** Stored items **
= Beginning of Section =
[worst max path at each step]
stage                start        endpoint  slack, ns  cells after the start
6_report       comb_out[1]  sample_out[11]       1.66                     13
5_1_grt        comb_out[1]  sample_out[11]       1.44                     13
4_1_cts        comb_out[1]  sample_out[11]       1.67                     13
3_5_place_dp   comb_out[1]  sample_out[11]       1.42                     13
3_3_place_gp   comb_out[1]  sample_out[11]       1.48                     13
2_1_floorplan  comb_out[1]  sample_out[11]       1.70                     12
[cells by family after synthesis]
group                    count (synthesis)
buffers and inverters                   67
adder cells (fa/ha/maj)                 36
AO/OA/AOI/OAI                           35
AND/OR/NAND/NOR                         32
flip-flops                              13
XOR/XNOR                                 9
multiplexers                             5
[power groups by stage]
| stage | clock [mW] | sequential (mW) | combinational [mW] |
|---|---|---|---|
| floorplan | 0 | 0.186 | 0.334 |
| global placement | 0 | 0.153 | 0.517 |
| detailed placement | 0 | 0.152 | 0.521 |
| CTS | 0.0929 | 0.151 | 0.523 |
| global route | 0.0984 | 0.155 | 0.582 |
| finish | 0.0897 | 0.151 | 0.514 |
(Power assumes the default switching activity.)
= End of Section =
** EXERCISE OBJECTIVE **
Copy each line of the records that has "cells" in it.

** WRITTEN SOLUTION **
stage                start        endpoint  slack, ns  cells after the start
[cells by family after synthesis]
adder cells (fa/ha/maj)                 36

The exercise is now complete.